The Rs. 200 crore — about $34 million — initiative is funded solely by Indian American tech entrepreneur Romesh Wadhwani, founder and chairman of the Symphony Technology Group.
In an interview with India-West, Wadhwani said the Sahayata Initiative would focus on aiding small and medium enterprises in India through cash and consulting; creating a pipeline of up to one million skilled health workers to aid villages and smaller cities; and supporting innovations in public health, including telemedicine. The three programs will begin their deployments this August.
“India is facing a very difficult time of health and economic distress. Each of us has an obligation to do what we can to help our fellow citizens get through this crisis,” said the billionaire businessman, adding that cash management and supply chains have been severely disrupted due to the nationwide lockdown imposed by the Modi Government in March to curb the spread of COVID. The government eased its restrictions in June, leading to a surge of new infections.
India has the third highest rate of infections globally, with almost 821,000 infections and 22,123 deaths as of July 11, according to World Health Organization data.
India’s entrepreneurs have created an estimated 63 million MSMEs, according to 2019 data from the Government of India’s Ministry for Micro, Small, and Medium Enterprises. MSMEs employ 40 percent of India’s workforce, about 106 million people.
The All India Manufacturers’ Organization in June released its survey of 42,000 SMEs. About 37 percent said they were shutting down due to the nationwide lockdown imposed by the Narendra Modi government to curb the spread of COVID infections, which effectively decimated their businesses. About 32 percent said it would take at least six months for their businesses to recover. In mid-May, India’s Finance Minister Nirmala Sitharaman announced an SME loan program, offering Rs. 3 lakhs — roughly $4,000 — which can be paid back over a period of four years.
Wadhwani told India-West he had been in India in January, ahead of COVID’s hit in India, and had conversed with the heads of many SMEs to understand the challenges they faced for survival, stability, and growth.
“They needed two things: additional lines of credit and consulting expertise,” he said.
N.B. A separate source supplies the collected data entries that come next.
## src/rtl/spw_pkg.sv

```systemverilog
package spw_pkg;

    localparam logic [7:0] OP_WREN    = 8'h06;
    localparam logic [7:0] OP_PROG    = 8'h02;
    localparam logic [7:0] OP_RDSR    = 8'h05;
    localparam logic [7:0] FILL_BYTE  = 8'hFF;
    localparam logic [7:0] DUMMY_BYTE = 8'h00;
    localparam int         WIP_BIT    = 0;

    typedef enum logic [1:0] {
        SEQ_IDLE,
        SEQ_GAP,
        SEQ_XFER,
        SEQ_FEED
    } seq_state_e;

    typedef enum logic [2:0] {
        PH_RDSR,
        PH_DUMMY,
        PH_WREN,
        PH_PROG,
        PH_AHI,
        PH_ALO,
        PH_DATA
    } phase_e;

    typedef enum logic [1:0] {
        SH_IDLE,
        SH_LOW,
        SH_HIGH
    } shift_state_e;

    typedef struct packed {
        logic       go;
        logic [7:0] tx;
    } shift_req_t;

    function automatic logic [7:0] frame_opcode(input phase_e ph);
        case (ph)
            PH_WREN: return OP_WREN;
            PH_PROG: return OP_PROG;
            default: return OP_RDSR;
        endcase
    endfunction

endpackage

```

## src/rtl/spw_shift.sv

```systemverilog
module spw_shift
    import spw_pkg::*;
#(
    parameter int HALF_CYC = 2
) (
    input  logic       clk,
    input  logic       rst,
    input  shift_req_t req,
    input  logic       miso,
    output logic       sck,
    output logic       mosi,
    output logic       done,
    output logic [7:0] rx
);

    localparam int CW = (HALF_CYC < 2) ? 1 : $clog2(HALF_CYC);
    localparam logic [CW-1:0] CNT_END = CW'(HALF_CYC - 1);

    shift_state_e  st;
    logic [CW-1:0] cnt;
    logic [2:0]    bitn;
    logic [7:0]    sr;

    always_ff @(posedge clk) begin
        if (rst) begin
            st   <= SH_IDLE;
            cnt  <= '0;
            bitn <= '0;
            sr   <= '0;
            rx   <= '0;
            sck  <= 1'b0;
            mosi <= 1'b0;
            done <= 1'b0;
        end else begin
            done <= 1'b0;
            case (st)
                SH_IDLE: begin
                    if (req.go) begin
                        sr   <= req.tx;
                        mosi <= req.tx[7];
                        bitn <= 3'd7;
                        cnt  <= '0;
                        st   <= SH_LOW;
                    end
                end
                SH_LOW: begin
                    if (cnt == CNT_END) begin
                        cnt <= '0;
                        sck <= 1'b1;
                        st  <= SH_HIGH;
                    end else begin
                        cnt <= cnt + 1'b1;
                    end
                end
                SH_HIGH: begin
                    if (cnt == CNT_END) begin
                        cnt <= '0;
                        sck <= 1'b0;
                        rx  <= {rx[6:0], miso};
                        if (bitn == 3'd0) begin
                            done <= 1'b1;
                            st   <= SH_IDLE;
                        end else begin
                            bitn <= bitn - 1'b1;
                            sr   <= {sr[6:0], 1'b0};
                            mosi <= sr[6];
                            st   <= SH_LOW;
                        end
                    end else begin
                        cnt <= cnt + 1'b1;
                    end
                end
                default: st <= SH_IDLE;
            endcase
        end
    end

endmodule

```

## src/rtl/spw_seq.sv

```systemverilog
module spw_seq
    import spw_pkg::*;
#(
    parameter int ADDR_W     = 16,
    parameter int LEN_W      = 16,
    parameter int PAGE_LSB   = 6,
    parameter int CS_GAP     = 4,
    parameter int POLL_LIMIT = 1000
) (
    input  logic              clk,
    input  logic              rst,
    input  logic              start,
    input  logic              erase,
    input  logic [ADDR_W-1:0] start_addr,
    input  logic [LEN_W-1:0]  length,
    input  logic [7:0]        din,
    input  logic              din_valid,
    output logic              din_ready,
    output logic              busy,
    output logic              done,
    output logic              error,
    output logic              cs_n,
    output shift_req_t        sh_req,
    input  logic              sh_done,
    input  logic [7:0]        sh_rx
);

    localparam int GW = (CS_GAP < 2) ? 1 : $clog2(CS_GAP);
    localparam int PW = (POLL_LIMIT < 2) ? 1 : $clog2(POLL_LIMIT);
    localparam logic [GW-1:0] GAP_END  = GW'(CS_GAP - 1);
    localparam logic [PW-1:0] POLL_END = PW'(POLL_LIMIT - 1);

    seq_state_e        state;
    phase_e            phase;
    phase_e            nxt;
    logic [ADDR_W-1:0] addr_q;
    logic [LEN_W-1:0]  rem_q;
    logic              erase_q;
    logic [GW-1:0]     gap_cnt;
    logic [PW-1:0]     polls;
    logic [15:0]       addr16;
    logic              page_end;

    assign addr16    = 16'(addr_q);
    assign page_end  = &addr_q[PAGE_LSB-1:0];
    assign busy      = (state != SEQ_IDLE);
    assign din_ready = (state == SEQ_FEED) && !erase_q;

    always_ff @(posedge clk) begin
        if (rst) begin
            state   <= SEQ_IDLE;
            phase   <= PH_RDSR;
            nxt     <= PH_RDSR;
            addr_q  <= '0;
            rem_q   <= '0;
            erase_q <= 1'b0;
            gap_cnt <= '0;
            polls   <= '0;
            cs_n    <= 1'b1;
            sh_req  <= '0;
            done    <= 1'b0;
            error   <= 1'b0;
        end else begin
            done      <= 1'b0;
            error     <= 1'b0;
            sh_req.go <= 1'b0;
            case (state)
                SEQ_IDLE: begin
                    if (start) begin
                        addr_q  <= start_addr;
                        rem_q   <= length;
                        erase_q <= erase;
                        polls   <= '0;
                        gap_cnt <= '0;
                        nxt     <= PH_RDSR;
                        state   <= SEQ_GAP;
                    end
                end
                SEQ_GAP: begin
                    if (gap_cnt == GAP_END) begin
                        cs_n      <= 1'b0;
                        sh_req.go <= 1'b1;
                        sh_req.tx <= frame_opcode(nxt);
                        phase     <= nxt;
                        state     <= SEQ_XFER;
                    end else begin
                        gap_cnt <= gap_cnt + 1'b1;
                    end
                end
                SEQ_FEED: begin
                    if (erase_q || din_valid) begin
                        sh_req.go <= 1'b1;
                        sh_req.tx <= erase_q ? FILL_BYTE : din;
                        phase     <= PH_DATA;
                        state     <= SEQ_XFER;
                    end
                end
                SEQ_XFER: begin
                    if (sh_done) begin
                        case (phase)
                            PH_RDSR: begin
                                sh_req.go <= 1'b1;
                                sh_req.tx <= DUMMY_BYTE;
                                phase     <= PH_DUMMY;
                            end
                            PH_DUMMY: begin
                                cs_n    <= 1'b1;
                                gap_cnt <= '0;
                                if (!sh_rx[WIP_BIT]) begin
                                    polls <= '0;
                                    if (rem_q == '0) begin
                                        done  <= 1'b1;
                                        state <= SEQ_IDLE;
                                    end else begin
                                        nxt   <= PH_WREN;
                                        state <= SEQ_GAP;
                                    end
                                end else if (polls == POLL_END) begin
                                    error <= 1'b1;
                                    state <= SEQ_IDLE;
                                end else begin
                                    polls <= polls + 1'b1;
                                    nxt   <= PH_RDSR;
                                    state <= SEQ_GAP;
                                end
                            end
                            PH_WREN: begin
                                cs_n    <= 1'b1;
                                gap_cnt <= '0;
                                nxt     <= PH_PROG;
                                state   <= SEQ_GAP;
                            end
                            PH_PROG: begin
                                sh_req.go <= 1'b1;
                                sh_req.tx <= addr16[15:8];
                                phase     <= PH_AHI;
                            end
                            PH_AHI: begin
                                sh_req.go <= 1'b1;
                                sh_req.tx <= addr16[7:0];
                                phase     <= PH_ALO;
                            end
                            PH_ALO: begin
                                state <= SEQ_FEED;
                            end
                            PH_DATA: begin
                                addr_q <= addr_q + 1'b1;
                                rem_q  <= rem_q - 1'b1;
                                if (rem_q == LEN_W'(1) || page_end) begin
                                    cs_n    <= 1'b1;
                                    gap_cnt <= '0;
                                    polls   <= '0;
                                    nxt     <= PH_RDSR;
                                    state   <= SEQ_GAP;
                                end else begin
                                    state <= SEQ_FEED;
                                end
                            end
                            default: state <= SEQ_IDLE;
                        endcase
                    end
                end
                default: state <= SEQ_IDLE;
            endcase
        end
    end

endmodule

```

## src/rtl/spi_page_writer.sv

```systemverilog
module spi_page_writer
    import spw_pkg::*;
#(
    parameter int ADDR_W     = 16,
    parameter int LEN_W      = 16,
    parameter int PAGE_LSB   = 6,
    parameter int HALF_CYC   = 2,
    parameter int CS_GAP     = 4,
    parameter int POLL_LIMIT = 1000
) (
    input  logic              clk,
    input  logic              rst,
    input  logic              start,
    input  logic              erase,
    input  logic [ADDR_W-1:0] start_addr,
    input  logic [LEN_W-1:0]  length,
    input  logic [7:0]        din,
    input  logic              din_valid,
    output logic              din_ready,
    output logic              busy,
    output logic              done,
    output logic              error,
    output logic              spi_sck,
    output logic              spi_cs_n,
    output logic              spi_mosi,
    input  logic              spi_miso
);

    shift_req_t sh_req;
    logic       sh_done;
    logic [7:0] sh_rx;

    spw_seq #(
        .ADDR_W    (ADDR_W),
        .LEN_W     (LEN_W),
        .PAGE_LSB  (PAGE_LSB),
        .CS_GAP    (CS_GAP),
        .POLL_LIMIT(POLL_LIMIT)
    ) u_seq (
        .clk       (clk),
        .rst       (rst),
        .start     (start),
        .erase     (erase),
        .start_addr(start_addr),
        .length    (length),
        .din       (din),
        .din_valid (din_valid),
        .din_ready (din_ready),
        .busy      (busy),
        .done      (done),
        .error     (error),
        .cs_n      (spi_cs_n),
        .sh_req    (sh_req),
        .sh_done   (sh_done),
        .sh_rx     (sh_rx)
    );

    spw_shift #(
        .HALF_CYC(HALF_CYC)
    ) u_shift (
        .clk (clk),
        .rst (rst),
        .req (sh_req),
        .miso(spi_miso),
        .sck (spi_sck),
        .mosi(spi_mosi),
        .done(sh_done),
        .rx  (sh_rx)
    );

endmodule

```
The Sahayata Initiative will start with 50 small businesses in India in August, increasing progressively to 500 small businesses per month. The program’s goal is to engage with 10,000 SMEs. The Wadhwani Foundation will provide 100 consultants pro bono; several partner organizations will provide 250 consultants on a heavily-subsidized fee basis.
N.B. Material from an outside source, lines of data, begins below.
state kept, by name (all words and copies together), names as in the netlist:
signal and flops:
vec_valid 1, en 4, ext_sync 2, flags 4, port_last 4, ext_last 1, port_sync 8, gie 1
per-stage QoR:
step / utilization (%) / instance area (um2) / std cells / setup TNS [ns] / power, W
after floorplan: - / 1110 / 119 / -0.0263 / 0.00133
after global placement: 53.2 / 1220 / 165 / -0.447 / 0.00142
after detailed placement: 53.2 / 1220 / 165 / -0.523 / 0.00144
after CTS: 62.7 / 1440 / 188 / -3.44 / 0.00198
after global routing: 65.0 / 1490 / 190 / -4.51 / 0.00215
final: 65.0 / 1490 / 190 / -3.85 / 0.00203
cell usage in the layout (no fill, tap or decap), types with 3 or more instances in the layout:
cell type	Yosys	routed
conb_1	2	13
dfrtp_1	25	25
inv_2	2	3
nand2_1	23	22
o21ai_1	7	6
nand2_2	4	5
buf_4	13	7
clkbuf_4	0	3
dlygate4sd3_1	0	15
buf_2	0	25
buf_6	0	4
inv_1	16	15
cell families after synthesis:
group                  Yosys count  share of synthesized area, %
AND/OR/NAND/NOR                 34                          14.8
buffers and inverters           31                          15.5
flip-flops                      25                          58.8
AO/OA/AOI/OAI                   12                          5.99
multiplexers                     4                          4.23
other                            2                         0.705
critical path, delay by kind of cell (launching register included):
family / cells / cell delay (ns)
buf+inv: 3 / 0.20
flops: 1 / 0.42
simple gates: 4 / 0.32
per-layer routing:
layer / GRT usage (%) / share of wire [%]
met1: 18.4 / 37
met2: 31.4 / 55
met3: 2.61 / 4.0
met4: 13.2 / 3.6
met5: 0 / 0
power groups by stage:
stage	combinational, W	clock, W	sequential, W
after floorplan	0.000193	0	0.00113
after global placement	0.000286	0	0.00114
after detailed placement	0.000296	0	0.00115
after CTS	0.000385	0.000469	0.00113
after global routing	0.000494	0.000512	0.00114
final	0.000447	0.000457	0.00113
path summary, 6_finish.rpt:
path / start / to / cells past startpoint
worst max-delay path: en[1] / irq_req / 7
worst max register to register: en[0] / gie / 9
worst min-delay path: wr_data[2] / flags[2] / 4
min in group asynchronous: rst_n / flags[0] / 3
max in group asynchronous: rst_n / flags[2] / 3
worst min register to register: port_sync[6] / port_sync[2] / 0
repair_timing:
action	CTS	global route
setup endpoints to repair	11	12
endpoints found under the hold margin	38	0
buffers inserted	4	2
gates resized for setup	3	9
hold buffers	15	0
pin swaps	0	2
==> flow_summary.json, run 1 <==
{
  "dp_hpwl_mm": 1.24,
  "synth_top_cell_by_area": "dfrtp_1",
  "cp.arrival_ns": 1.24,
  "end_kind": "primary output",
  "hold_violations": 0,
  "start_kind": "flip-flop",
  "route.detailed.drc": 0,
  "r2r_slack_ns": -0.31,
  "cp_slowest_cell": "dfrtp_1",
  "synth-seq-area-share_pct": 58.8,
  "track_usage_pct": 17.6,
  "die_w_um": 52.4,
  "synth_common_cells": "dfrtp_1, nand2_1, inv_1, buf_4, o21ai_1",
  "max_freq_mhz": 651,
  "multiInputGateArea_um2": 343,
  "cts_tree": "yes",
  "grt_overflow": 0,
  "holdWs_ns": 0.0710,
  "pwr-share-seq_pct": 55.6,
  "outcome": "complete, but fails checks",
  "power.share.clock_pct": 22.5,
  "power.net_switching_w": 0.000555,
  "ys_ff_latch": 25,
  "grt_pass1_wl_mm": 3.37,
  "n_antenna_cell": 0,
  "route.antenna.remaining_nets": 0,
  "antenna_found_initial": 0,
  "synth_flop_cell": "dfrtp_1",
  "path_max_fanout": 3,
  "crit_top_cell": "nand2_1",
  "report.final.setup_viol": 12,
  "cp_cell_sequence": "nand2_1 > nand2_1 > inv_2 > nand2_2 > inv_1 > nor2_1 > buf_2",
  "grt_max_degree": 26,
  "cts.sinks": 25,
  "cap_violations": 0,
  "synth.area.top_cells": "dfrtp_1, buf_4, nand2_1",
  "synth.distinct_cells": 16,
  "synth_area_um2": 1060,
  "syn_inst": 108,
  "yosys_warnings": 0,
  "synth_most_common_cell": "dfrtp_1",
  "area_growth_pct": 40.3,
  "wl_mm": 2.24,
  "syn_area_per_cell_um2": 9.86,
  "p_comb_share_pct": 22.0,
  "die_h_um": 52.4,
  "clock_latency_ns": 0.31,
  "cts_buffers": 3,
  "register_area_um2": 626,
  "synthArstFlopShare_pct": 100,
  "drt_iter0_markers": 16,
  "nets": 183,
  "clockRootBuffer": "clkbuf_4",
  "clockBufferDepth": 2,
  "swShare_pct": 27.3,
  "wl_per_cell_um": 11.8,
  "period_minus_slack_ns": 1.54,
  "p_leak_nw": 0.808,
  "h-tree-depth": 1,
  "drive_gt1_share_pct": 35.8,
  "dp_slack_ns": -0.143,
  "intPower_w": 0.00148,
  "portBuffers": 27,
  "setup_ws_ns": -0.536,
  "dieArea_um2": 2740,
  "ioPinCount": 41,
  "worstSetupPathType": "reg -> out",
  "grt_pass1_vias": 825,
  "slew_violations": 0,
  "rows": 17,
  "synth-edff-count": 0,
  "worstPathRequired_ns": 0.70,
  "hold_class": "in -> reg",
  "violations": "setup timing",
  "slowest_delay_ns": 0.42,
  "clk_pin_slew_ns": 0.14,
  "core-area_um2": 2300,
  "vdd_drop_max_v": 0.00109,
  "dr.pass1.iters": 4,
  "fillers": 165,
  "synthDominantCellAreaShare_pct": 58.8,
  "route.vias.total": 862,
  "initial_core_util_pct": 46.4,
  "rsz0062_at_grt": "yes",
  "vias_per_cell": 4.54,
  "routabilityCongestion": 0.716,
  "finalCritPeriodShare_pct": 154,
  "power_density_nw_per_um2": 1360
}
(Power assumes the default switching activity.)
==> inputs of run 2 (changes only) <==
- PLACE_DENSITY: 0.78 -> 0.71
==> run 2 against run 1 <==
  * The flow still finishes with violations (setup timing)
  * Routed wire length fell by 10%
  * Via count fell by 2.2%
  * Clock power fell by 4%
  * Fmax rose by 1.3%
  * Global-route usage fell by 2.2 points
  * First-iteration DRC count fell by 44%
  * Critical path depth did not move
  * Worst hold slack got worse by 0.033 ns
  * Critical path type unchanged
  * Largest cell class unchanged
In a press statement, Arun Kumar, chairman and CEO, KPMG in India, said: “We are pleased to put our shoulder to the wheel with Wadhwani Foundation’s Sahayata Initiative to help SMEs that have been severely impacted by COVID-19. We are proud to partner with the Foundation and Mr. Romesh Wadhwani in their visionary intervention to help this section of the industry that accounts for a disproportionate number of jobs and livelihoods.”
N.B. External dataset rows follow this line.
[config.mk]
export PLATFORM = sky130hd
export DESIGN_NAME = rtcUpdateSeq
export DESIGN_NICKNAME = d
export VERILOG_FILES = /design/src/rtl/rtcSeqPkg.sv /design/src/rtl/rtcSeqCtrl.sv /design/src/rtl/rtcTimeDatapath.sv /design/src/rtl/rtcUpdateSeq.sv
export SDC_FILE = /design/constraint.sdc
export NUM_CORES = 1
export LEC_CHECK = 0
export BUFFER_PORTS_ARGS = -buffer_cell sky130_fd_sc_hd__buf_2
export CORE_UTILIZATION = 39
export CTS_CLUSTER_DIAMETER = 120
export DETAILED_ROUTE_END_ITERATION = 8
export HOLD_SLACK_MARGIN = 0.15
export PLACE_DENSITY_LB_ADDON = 0.2
export SYNTH_ARGS = -nofsm -noshare
export SYNTH_HDL_FRONTEND = slang
export SYNTH_SLANG_ARGS = --single-unit
[constraint.sdc]
create_clock -name clk -period 6.9 [get_ports clk]
set_clock_uncertainty 0.15 [all_clocks]
set_input_delay 2.07 -clock clk [delete_from_list [all_inputs] [get_ports clk]]
set_output_delay 2.07 -clock clk [all_outputs]
set_load 0.01 [all_outputs]
[src/rtl/rtcSeqPkg.sv]
package rtcSeqPkg;

  typedef enum logic [1:0] {ST_IDLE, ST_LEAD, ST_UPD} seqState_e;

  // Strobes from control to datapath
  typedef struct packed {
    logic commit;  // apply the one-second advance
    logic finish;  // update window closed, set done flag
  } updStrobe_t;

  typedef enum logic [2:0] {
    SEL_SEC = 3'd0, SEL_MIN = 3'd1, SEL_HOUR = 3'd2, SEL_DOW = 3'd3,
    SEL_DOM = 3'd4, SEL_MON = 3'd5, SEL_YEAR = 3'd6
  } fieldSel_e;

  function automatic logic [6:0] bcd2bin(input logic [7:0] b);
    return 7'({3'b0, b[7:4]} * 7'd10 + {3'b0, b[3:0]});
  endfunction

  function automatic logic [7:0] bin2bcd(input logic [6:0] v);
    return {4'(v / 7'd10), 4'(v % 7'd10)};
  endfunction

  function automatic logic [6:0] toBin(input logic [7:0] x, input logic isBin);
    return isBin ? x[6:0] : bcd2bin(x);
  endfunction

  function automatic logic [7:0] fromBin(input logic [6:0] v, input logic isBin);
    return isBin ? {1'b0, v} : bin2bcd(v);
  endfunction

  function automatic logic [6:0] monthDays(input logic [6:0] mon, input logic [6:0] yr);
    case (mon)
      7'd2:                      return (yr[1:0] == 2'd0) ? 7'd29 : 7'd28;
      7'd4, 7'd6, 7'd9, 7'd11:   return 7'd30;
      default:                   return 7'd31;
    endcase
  endfunction

endpackage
Wadhwani told India-West he hoped the Business Stability program would help thousands of workers retain their jobs, including those in the informal sector, who have been hit hardest by the pandemic.
The skilled nursing program will train a pipeline of workers through their mobile phones. Wadhwani explained that many health workers have not studied past high school, but almost all have mobile phones through which skilling knowledge can be delivered. The program will begin with 5-6 minute long videos on YouTube. Trainees can then engage in interactive discussions via WhatsApp.
The latter app will also be used to test workers to make sure the skilling knowledge is fully understood, said Wadhwani. At some point, the COVID-19 skilling program will be able to provide certification to its trainees.
The skilling program will focus entirely on rural areas and Tier 1 and 2 cities. Going into the pandemic, an estimated 900 million people in India lacked access to health care.
The Sahayata Public Health Innovation Program will provide grants to 50 start-ups and early-stage companies in India who are engaged in public health technology, including telemedicine, real-time diagnostics and testing, and patient monitoring and care. Wadhwani noted to India-West that most countries underfund in public health infrastructure, which the COVID crisis has laid bare.
The Sahayata Initiative will simultaneously launch in Mexico this year. The initiative will be launched in Brazil in early 2021, and in countries in Africa, Indonesia, the Philippines, and Bangladesh by mid-2021.